Evolutive Data Model

Introduction

In today's era of digital and increasingly AI driven era, data stands out as the vital new core of financial and banking institutions.

Data integrates information across all layers and provides a powerful foundation for extension, evolution and even revolution.

What is data modeling?

Data modeling is the process of creating a data model for the data to be stored in a specific format in a database.

Data models identify what data is needed and how it should be organized, enabling the creation of a database that will be used to develop an app. They also ensure the quality of data via naming conventions and default values.

Data models can serve a variety of purposes, from high-level conceptual and logical models to physical data models (PDMs). We’ll briefly describe the types of data models in the next section.

Types of data models

Developing an active database requires creating three main data models:

  • Conceptual Model – Identifies and organizes business concepts. Addressing the business requirements, it defines what data the system contains.
  • Logical Model – Defines how the data rules and structures are mapped. Addressing the data requirements, this model is the base for developing the physical mode.
  • Physical Model – Describes how the data is structured in the DB. Addressing the technical and performance requirements, it is the actual structure of the database that will be used to develop an app.

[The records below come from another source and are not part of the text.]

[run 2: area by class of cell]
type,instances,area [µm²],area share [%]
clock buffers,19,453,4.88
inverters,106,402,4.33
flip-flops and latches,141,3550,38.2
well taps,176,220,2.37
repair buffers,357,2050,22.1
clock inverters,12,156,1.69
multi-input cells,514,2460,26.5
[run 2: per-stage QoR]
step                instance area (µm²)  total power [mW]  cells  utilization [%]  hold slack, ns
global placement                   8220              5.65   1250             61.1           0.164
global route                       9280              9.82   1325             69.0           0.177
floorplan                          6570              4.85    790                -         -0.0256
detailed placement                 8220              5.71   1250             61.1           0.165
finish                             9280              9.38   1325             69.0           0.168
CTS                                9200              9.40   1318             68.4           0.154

From bottom to top, each data model serves as foundation for the next data model, gradually adding more details about the data and data non-related properties until producing the actual structure of the database.

Data models’ creation implies using specific data modeling techniques. These are the two major data modeling techniques:

  • Entity Relationship Diagram (ERD) – A high-level conceptual data model diagram which provides a visual representation of the data and how it is interconnected.
  • UML (Unified Modeling Language) – A generic data modeling language that standardizes the data, enabling the design of a system. An UML may consist of more than one ERD.

Now that we’ve walked you through the types of data models and data modeling techniques, let’s create data models from bottom to top (conceptual to physical).

Data Modeling

While creating data models from physical to conceptual is useful in reverse engineering to extract models from existing systems, creating data models from conceptual to physical models serves as a powerful template and reference for your DB, enabling stakeholders identify gaps and make proper changes before programming an app.

Entity Relationship (ER) modeling is a best practice for producing well-designed databases. It depicts the structure of a relational databases allowing you to understand the data and how it shares information.

The main concepts of an ER data model are:

  • Entities – objects representing things from the real world. An entity is a collection of items having a common set of attributes, and each item has a combination of attribute values.
  • Attributes – characteristics of properties of the entities.
  • Relationships – how entities are related one to another; how they share information in the DB.

Entities and Attributes

An entity is an object representing a thing from the real world. Entities are tables in a database (DB), each column representing an attribute which stores the value of an entity characteristic. Attributes have specific properties based on the data type.

Relationships

Relationships define how entities share information in the database. An important aspect of relationships is the cardinality; it defines how data is related between the entities: none, one-to-many many-to-many. Cardinality defines how records of an entity are related to the records of another entity. For example, multiple customers can have the same account type.

This section describes how to create data models from conceptual to physical models using the ER model.

STEP 1. Create Contextual Data Model

Identify the entities, their attributes and the relationships between entities. The contextual data model does not provide specific details of the relationships nor details of the actual database structure.

STEP 2. Create Logical Data Model

This model adds additional information to entities and attributes identified in the contextual data model.

An entity is described by at least two attributes: a primary key which uniquely identifies an entity and at least another attribute which provides an entity characteristic. For example, the primary key of the Customer entity is the AccountId attribute. It uniquely identifies the records of the Customer entity.

To create the logical data model starting from a contextual data model, for each entity define which attribute is the primary key and for all other attributes, define their type (text, numeric, date, whole number, etc.) and properties (length, required level, etc.).

Although the DB structure is still generic, the logical data model provides the baseline for the physical data model.

STEP 3. Create Physical Data Model

Once you’ve defined the contextual and logical data models, you can create the actual database structure by defining the relations between entities.

An important aspect of entity relationships is cardinality. Cardinality is the property of the relationship itself, specifying how records of an entity are related to the records of another entity: one-to-many or many-to-many.

To establishes a link between records of two different entities (entity relationship), you have to add an attribute of type lookup, also known as foreign key.\

When talking about relationships, we distinguish two entities: parent and child. The entity to which you add the foreign key becomes parent entity for the related entity also known as child entity.

Below is an example of a basic physical data model created in FintechOS Studio, comprised of two entities, their attributes and relationship:

 

You can extend the physical model with new attributes or with data from external systems, creating an evolutive data model.

Evolutive Data Models

Data models are the basis for building evolutive data models. Evolutive data models not only ensure the modeling of the database structure, but they also extract data from legacy systems, processes and data repositories, extending data by combining and connecting data.

FintechOS Studio provides you with various options to gather and interconnect data. To mention a few: REST API, Data Pipes and REST Pipes.